(What you will do) All lines holding the word "logical" should be located in the records and copied.
====== Excerpted data
`config.mk`:
```
export PLATFORM = sky130hd
export DESIGN_NAME = obj_line_draw_flat
export DESIGN_NICKNAME = d
export VERILOG_FILES = /design/src/logic/obj_pkg.sv /design/src/logic/obj_slice_if.sv /design/src/logic/obj_line_draw.sv /design/src/flat_wrapper.sv
export SDC_FILE = /design/constraint.sdc
export NUM_CORES = 2
export LEC_CHECK = 0
export ABC_CLOCK_PERIOD_IN_PS = 32600
export BUFFER_PORTS_ARGS = -buffer_cell sky130_fd_sc_hd__buf_2
export CORE_ASPECT_RATIO = 0.9
export CORE_MARGIN = 5
export CORE_UTILIZATION = 50
export CTS_BUF_LIST = sky130_fd_sc_hd__clkbuf_4
export DETAILED_ROUTE_END_ITERATION = 8
export GPL_ROUTABILITY_DRIVEN = 1
export PLACE_DENSITY_LB_ADDON = 0.05
export SYNTH_ARGS = -nofsm -noshare
export SYNTH_HDL_FRONTEND = slang
export SYNTH_MEMORY_MAX_BITS = 65536
export SYNTH_SLANG_ARGS = --single-unit
```
`constraint.sdc`:
```
create_clock -name clk96_i -period 32.6 [get_ports clk96_i]
set_input_delay 8.15 -clock clk96_i [delete_from_list [all_inputs] [get_ports clk96_i]]
set_output_delay 8.15 -clock clk96_i [all_outputs]
set_load 0.02 [all_outputs]
```
`src/logic/obj_pkg.sv`:
```
// sizes, record field positions and screen limits for the sprite engine
// a table entry is four 16-bit words, word 0 holds the top bits of the record
package obj_pkg;
    localparam int NUM_SPRITES = 256;
    localparam int NUM_PRI     = 16;
    localparam int SRAM_AW     = 13;
    localparam int SRAM_DW     = 16;
    localparam int ATTR_W      = 64;

    // field positions inside the 64-bit record
    localparam int ATTR_ACTIVE    = 63;
    localparam int ATTR_XFLIP     = 60;
    localparam int ATTR_PRI_LSB   = 56;
    localparam int ATTR_PAL_LSB   = 50;
    localparam int ATTR_TILE_LSB  = 32;
    localparam int ATTR_XPOS_LSB  = 23;
    localparam int ATTR_XSIZE_LSB = 16;
    localparam int ATTR_YPOS_LSB  = 7;
    localparam int ATTR_YSIZE_LSB = 0;

    localparam int PRI_W  = 4;
    localparam int PAL_W  = 6;
    localparam int SIZE_W = 4;      // tile count minus one
    localparam int ROW_W  = 7;      // up to 16 tiles of 8 lines
    localparam int CODE_W = 4;

    localparam int POS_W      = 10;  // signed position after wrap
    localparam int WRAP_LIMIT = 384; // raw positions above this go negative
    localparam int SCREEN_W   = 320;
    localparam int SLICE_PIX  = 8;

    localparam int TILE_W      = 15;
    localparam int GFX_OFFS_W  = 16;
    localparam int GFX_DW      = 32;
    localparam int OBJ_PIXEL_W = 14; // {priority, palette, code}, zero is transparent
endpackage

```
`src/logic/obj_slice_if.sv`:
```
`timescale 1ns/10ps
// one slice in flight, fetch does not send again before slice_done
interface obj_slice_if;
    import obj_pkg::*;

    logic                     active;      // line in progress
    logic                     slice_valid;
    logic [GFX_DW-1:0]        data;
    logic signed [POS_W-1:0]  x_base;
    logic                     xflip;
    logic [PRI_W+PAL_W-1:0]   color;       // priority over palette
    logic                     slice_done;  // eighth pixel written

    modport fetch_mp (
        output active, slice_valid, data, x_base, xflip, color,
        input  slice_done
    );

    modport draw_mp (
        input  active, slice_valid, data, x_base, xflip, color,
        output slice_done
    );
endinterface

```
`src/logic/obj_line_draw.sv`:
```
`timescale 1ns/10ps
// readout is valid between line_done and the next line start, and reads zero while clearing
module obj_line_draw (
    input  logic                            clk96_i,
    input  logic                            reset96_i,
    input  logic                            line_start_i,
    input  logic [obj_pkg::POS_W-2:0]       pix_addr_i,
    output logic [obj_pkg::OBJ_PIXEL_W-1:0] obj_pixel_o,
    obj_slice_if.draw_mp                    slc
);
    import obj_pkg::*;

    localparam int K_W = $clog2(SLICE_PIX);

    logic [OBJ_PIXEL_W-1:0]  lbuf [SCREEN_W];
    logic                    clr_busy;
    logic [POS_W-2:0]        clr_addr;
    logic                    drawing;
    logic [K_W-1:0]          k;
    logic [GFX_DW-1:0]       s_data;
    logic signed [POS_W-1:0] s_xbase;
    logic                    s_xflip;
    logic [PRI_W+PAL_W-1:0]  s_color;
    logic [CODE_W-1:0]       code;
    logic [POS_W-1:0]        pos;
    logic                    we;

    assign code = s_data[{k, 2'b00} +: CODE_W];
    assign pos  = s_xbase + POS_W'(s_xflip ? 3'd7 - k : k);
    // the clear owns the write port, drawing waits for it
    assign we   = clr_busy || (drawing && code != '0 && !pos[POS_W-1]
                               && pos[POS_W-2:0] < SCREEN_W);
    assign slc.slice_done = drawing && !clr_busy && k == K_W'(SLICE_PIX - 1);

    always_ff @(posedge clk96_i) begin
        if (we) lbuf[clr_busy ? clr_addr : pos[POS_W-2:0]] <= clr_busy ? '0 : {s_color, code};
        if (slc.slice_valid) begin
            s_data  <= slc.data;
            s_xbase <= slc.x_base;
            s_xflip <= slc.xflip;
            s_color <= slc.color;
        end
    end

    always_ff @(posedge clk96_i or posedge reset96_i) begin
        if (reset96_i) begin
            clr_busy    <= 1'b1;  // wipe the buffer once after reset
            clr_addr    <= '0;
            drawing     <= 1'b0;
            k           <= '0;
            obj_pixel_o <= '0;
        end else begin
            if (clr_busy) begin
                clr_addr <= clr_addr + 1'b1;
                if (clr_addr == (POS_W-1)'(SCREEN_W - 1)) clr_busy <= 1'b0;
            end
            if (line_start_i && !slc.active) begin
                clr_busy <= 1'b1;
                clr_addr <= '0;
            end
            if (slc.slice_valid) begin
                drawing <= 1'b1;
                k       <= '0;
            end else if (drawing && !clr_busy) begin
                k <= k + 1'b1;
                if (k == K_W'(SLICE_PIX - 1)) drawing <= 1'b0;
            end
            obj_pixel_o <= (clr_busy || pix_addr_i >= SCREEN_W) ? '0 : lbuf[pix_addr_i];
        end
    end
endmodule

```
`src/flat_wrapper.sv`:
```
// flat-port wrapper written by rule: the top's interface ports become plain ports
module obj_line_draw_flat import obj_pkg::*;
  (clk96_i, reset96_i, line_start_i, pix_addr_i, obj_pixel_o, slc_active, slc_slice_valid, slc_data, slc_x_base, slc_xflip, slc_color, slc_slice_done);
  obj_slice_if slc_i ();
  input  logic clk96_i;
  input  logic reset96_i;
  input  logic line_start_i;
  input  logic [obj_pkg::POS_W-2:0] pix_addr_i;
  output logic [obj_pkg::OBJ_PIXEL_W-1:0] obj_pixel_o;
  input wire logic [$bits(slc_i.active)-1:0] slc_active;
  input wire logic [$bits(slc_i.slice_valid)-1:0] slc_slice_valid;
  input wire logic [$bits(slc_i.data)-1:0] slc_data;
  input wire logic [$bits(slc_i.x_base)-1:0] slc_x_base;
  input wire logic [$bits(slc_i.xflip)-1:0] slc_xflip;
  input wire logic [$bits(slc_i.color)-1:0] slc_color;
  output wire logic [$bits(slc_i.slice_done)-1:0] slc_slice_done;
  assign slc_i.active = slc_active;
  assign slc_i.slice_valid = slc_slice_valid;
  assign slc_i.data = slc_data;
  assign slc_i.x_base = slc_x_base;
  assign slc_i.xflip = slc_xflip;
  assign slc_i.color = slc_color;
  assign slc_slice_done = slc_i.slice_done;
  obj_line_draw u_core (.clk96_i(clk96_i), .reset96_i(reset96_i), .line_start_i(line_start_i), .pix_addr_i(pix_addr_i), .obj_pixel_o(obj_pixel_o), .slc(slc_i));
endmodule
```
======== Word-level counts from Yosys, hierarchy flattened ========
Memories as Yosys holds them, arrays and structs flattened.
Index checks and enable logic that the tools add are counted.
operators by class
  reduce and logical (&&, ||, !) cells .... 16
  eq/ne operators ......................... 2
  order comparisons ....................... 2
  shifts and indexed selects .............. 1
  mux-type cells .......................... 16
  add/sub/neg operators ................... 4
operator list
  operator               count
  $shiftx A32 B6 Y4      1
  $mux W14               2
  $mux W9                3
  $add A10 B10 Y10       1
  $mux W10               1
  $add A9 B1 Y9 const B  1
  $eq A9 B9 Y1 const B   1
  $ge A9 B9 Y1 const B   1
  $lt A9 B9 Y1 const B   1
  $mux W1                8
  $logic_and A1 B1 Y1    6
  $mux W3                2
  $reduce_bool A2 Y1     3
  $reduce_bool A4 Y1     1
  $sub A3 B3 Y4 const A  1
  $add A3 B1 Y3 const B  1
  $eq A3 B3 Y1 const B   1
  $logic_not A1 Y1       3
  $logic_or A1 B1 Y1     2
  $reduce_and A2 Y1      1
storage, ports and cells
  input port bits ......................... 67
  word-level logic and storage cells ...... 51
  register bits after elaboration ......... 81
  bits in writable memories ............... 4480
  output and inout bits ................... 15
  memories ................................ 1
memories
  name         depth  bits a word  rd ports  clocked after memory_dff  write ports  line                 RTL
  u_core.lbuf  320    14           1         0                         1            obj_line_draw.sv:15  logic [OBJ_PIXEL_W-1:0] lbuf [SCREEN_W];

======== Depth between registers and ports, before layout ========
  depth in word-level cells ............... 9
  depth in mapped cells ................... 13
  gate-level depth less buffers ........... 10

======== Worst setup path after synthesis ========
OpenSTA, ideal clock, no wires.
  path type ............................... flip-flop to flip-flop
  from .................................... register u_core.clr_busy
  to ...................................... memory u_core.lbuf[0][10] (data pin)
  arrival time ............................ 8831 ps
  required time ........................... 30822 ps
  setup time .............................. 1778 ps
  slack ................................... 21991 ps
  path buffers ............................ 3
  cell stages (with the launch flop) ...... 5
  period minus slack after synthesis ...... 10609 ps
  path through ............................ dfstp_2 clkbuf_1 buf_1 buf_1 nor2b_1
on the way
  cells in the longest elaborated chain, start to end .. 1
ends and longest elaborated chain
  item                    line                 RTL
  start, declared         obj_line_draw.sv:16  logic clr_busy;
  start signal, assigned  obj_line_draw.sv:47  clr_busy <= 1'b1;
  start signal, assigned  obj_line_draw.sv:55  if (clr_addr == (POS_W-1)'(SCREEN_W - 1)) clr_busy <= 1'b0;
  start signal, assigned  obj_line_draw.sv:58  clr_busy <= 1'b1;
  $mux W14                obj_line_draw.sv:36  if (we) lbuf[clr_busy ? clr_addr : pos[POS_W-2:0]] <= clr_busy ? '0 : {s_color, code};
  end, declared           obj_line_draw.sv:15
Every way passes these cells.

======== Final worst setup path ========
  from .................................... input pix_addr_i[0] in the netlist's numbering
  to ...................................... register u_core.obj_pixel_o[7] in the netlist's numbering
on the way
  cells in the longest elaborated chain, start to end .. 3
  elaborated cells between the ends (all ways) .. 4
  those cells by class .................... order compare (1); mux (1); reduce/logical (1); memory (1)
ends and longest elaborated chain
  item                                                                      line                 RTL
  start, declared                                                           flat_wrapper.sv:8    input logic [obj_pkg::POS_W-2:0] pix_addr_i;
  parallel branches: the longest is 2 deep, another holds $mem_v2 Z320 W14  n/a
  $mux W14 *                                                                obj_line_draw.sv:68  obj_pixel_o <= (clr_busy || pix_addr_i >= SCREEN_W) ? '0 : lbuf[pix_addr_i];
  end signal, assigned                                                      obj_line_draw.sv:68
  end, declared                                                             obj_line_draw.sv:8   output logic [obj_pkg::OBJ_PIXEL_W-1:0] obj_pixel_o,
Every way passes the cells marked *.
A chain may end at the register's enable or synchronous reset.

==> flow_metrics.env <==
export IMPL_status="finished clean"
export IMPL_io_pins=82
export IMPL_grt_pass1_vias=92600
export IMPL_final_common_cell="edfxtp_1"
export IMPL_maxCapViolCount=0
export IMPL_cts_path_max_buffers=5
export IMPL_crit_arrival_ns=14.30
export IMPL_ys_flop_type="edfxtp_1"
export IMPL_final_area_um2=197000
export IMPL_h_tree_depth=7
export IMPL_vias_per_cell=6.19
export IMPL_cts_made_buffers=1228
export IMPL_antenna_found_initial=30
export IMPL_die_area_um2=362000
export IMPL_p_comb_share_pct=5.5
export IMPL_swShare_pct=22.9
export IMPL_wirelength_um=491000
export IMPL_grt_pass1_wl_um=690000
export IMPL_ctsHoldBuffers=0
export IMPL_cts_sinks=4561
export IMPL_fin_cells=14700
export IMPL_seq_area_frac_synth_pct=78.2
export IMPL_p_switching_mw=2.69
export IMPL_cp_start_kind="primary input"
export IMPL_async_flop_share_pct=0.614
export IMPL_overflow=0
export IMPL_drc=0
export IMPL_worst_ep_required_time_ns=34.10
export IMPL_holdWs_ns=0.524
export IMPL_ant_nets=0
export IMPL_path_clk_slew_ns=0.06
export IMPL_die_y_um=571
export IMPL_routedWlPerCell_um=33.4
export IMPL_tns_ns=0
export IMPL_ctsResizeCount=0
export IMPL_core_area_um2=349000
export IMPL_path_class="in -> reg"
export IMPL_final_layout_size_suffix_gt1_share_pct=34.8
export IMPL_via_count=91100
export IMPL_netlist_area_um2=175000
export IMPL_fmax_ghz=0.0781
export IMPL_placed_area_um2=183000
export IMPL_setup_violations=0
export IMPL_hold_class="reg -> reg"
export IMPL_most_common_layout_cells="edfxtp_1, clkbuf_4, mux4_2"
export IMPL_synth_edf_count=4533
export IMPL_clkLatencyLatePin_ns=1.66
export IMPL_intPower_mw=9.08
export IMPL_port_buffers=81
export IMPL_timing_final_max_slew_violations=0
export IMPL_drt_pre_antenna_iters=7
export IMPL_slew_headroom_pct=11.9
export IMPL_yosysUniqueCellTypes=76
export IMPL_area_growth_pct=12.4
export IMPL_fp_row_count=206
export IMPL_yosys_warnings=0
export IMPL_finalClockSkew_ns=0.101
export IMPL_grt_max_degree=186
export IMPL_fin_nets=9388
export IMPL_syn_area_per_cell_um2=21.6
export IMPL_drt_iter0_markers=10100
export IMPL_cts_setup_buffers=0
export IMPL_cts_root_buf="clkbuf_4"
export IMPL_routabilityCongestion=0.818
export IMPL_p_leak_nw=64.1
export IMPL_placed_cells=12800
export IMPL_p_clk_share_pct=40.0
export IMPL_die_w_um=634
export IMPL_ys_seq_elements=4561
export IMPL_powerDensity_nw_per_um2=59.8
export IMPL_worstMarginPinSlew_ns=1.32
export IMPL_worst_ir_drop_vdd_mv=0.0440
export IMPL_worst_path_max_fanout=90
export IMPL_rsz0062_at_grt="no"
export IMPL_dp_hpwl_um=286000
export IMPL_syn_inst=8116
export IMPL_syn_nets=8190
export IMPL_grt_usage_pct=27.4
export IMPL_cts_tree="yes"
export IMPL_endpoint_kind="flip-flop"
export IMPL_p_seq_share_pct=54.5
export IMPL_min_period_over_period_pct=39.3
export IMPL_start_util_pct=50.1
export IMPL_hold_violations=0
export IMPL_min_period_ns=12.80
-- routing by layer --
layer	track usage, %	share of wire [%]	vias to the layer above
li1	-	-	37400
met1	39.0	42	48800
met2	42.0	48	4182
met3	6.02	7.8	808
met4	10.1	2.9	8
met5	0	0.012	-
-- path summary, 6_finish.rpt --
check	start	to	slack [ns]	cells after the start
worst max-delay path	pix_addr_i[0]	u_core.obj_pixel_o[7]	19.80	12
worst min-delay path	u_core.drawing	u_core.drawing	0.52	1
worst max register to register	u_core.k[0]	u_core.lbuf[96][6]	26.07	11
worst min register to register	u_core.drawing	u_core.drawing	0.52	1
max in group asynchronous	reset96_i	u_core.obj_pixel_o[13]	25.43	3
min in group asynchronous	reset96_i	u_core.drawing	6.63	3
-- metrics by stage --
step	worst slack (ns)	util (%)	power, mW
floorplan	21.99	-	6.90
global placement	17.73	52.3	7.18
detailed placement	17.69	52.3	7.19
CTS	19.57	56.3	11.9
global route	19.32	56.3	12.2
finish	19.80	56.3	11.8
-- flip-flops by register name, summed over array words and instances (netlist names) --
signal	cells
u_core.s_xbase	10
u_core.s_data	32
u_core.clr_busy	1
u_core.obj_pixel_o	14
u_core.k	3
u_core.s_xflip	1
u_core.s_color	10
u_core.lbuf	4480
u_core.drawing	1
u_core.clr_addr	9
-- kinds of logic after synthesis --
family	Yosys count	synth area share, %
xor+xnor	15	0.0751
simple gates	904	2.32
compound gates	812	3.29
flops	4561	78.2
buf+inv	484	1.38
fa+ha+maj	7	0.0543
mux	1333	14.7
-- worst max-delay path, cell delays in order --
cell and delay [ns]:
buf_12 0.34, buf_12 0.55, buf_4 0.79, buf_4 0.71, buf_4 0.80, buf_12 0.59, mux4_2 0.59, a22o_1 0.25
a21oi_1 0.16, a311oi_1 0.13, nor3_1 0.61, o32ai_1 0.19
-- cell usage after synthesis (9+ instances only) --
cell          n  share of area [%]
a2111oi_0    14              0.070
a211oi_1     43               0.18
a21oi_1      91               0.26
a221oi_1     28               0.14
a22o_1       34               0.17
a22oi_1     199               0.85
a31oi_1      12              0.043
buf_1        30              0.064
buf_2       183               0.52
buf_4        71               0.30
buf_6        14              0.090
clkbuf_1    174               0.37
dfrtp_1      27               0.39
edfxtp_1   4533                 78
inv_1        10              0.021
mux2_2       38               0.24
mux2i_1     307                1.8
mux4_2      988                 13
nand2_1     219               0.47
nand2b_1     27              0.096
nand3_1      54               0.15
nand3b_1     12              0.051
nand4_1      38               0.14
nor2_1      418               0.90
nor2b_1      25              0.089
nor3_1       14              0.040
nor4_1       48               0.17
o2111ai_1     9              0.045
o211ai_1     27               0.12
o21ai_0      54               0.15
o221ai_1     34               0.17
o22ai_1     184               0.66
o31ai_1      10              0.043
-- area by class of cell --
type,instances,area (um^2)
Fill cell,26800,153000
Clock inverter,208,1100
Clock buffer,1715,12900
Timing Repair Buffer,440,3310
Inverter,12,46.3
Sequential cell,4561,137000
Antenna cell,33,82.6
Tap cell,4680,5860
Multi-Input combinational cell,3071,36600
-- power groups by stage --
stage                     clock network [mW]  logic (mW)  registers (mW)
after global placement                     0       0.650            6.53
final                                   4.70       0.653            6.41
after global routing                    5.15       0.677            6.41
after floorplan                            0       0.368            6.53
after detailed placement                   0       0.653            6.54
after CTS                               4.82       0.655            6.41
No activity file was read; power rests on OpenSTA's default activity.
============
(Solution to this exercise)
  reduce and logical (&&, ||, !) cells .... 16
  those cells by class .................... order compare (1); mux (1); reduce/logical (1); memory (1)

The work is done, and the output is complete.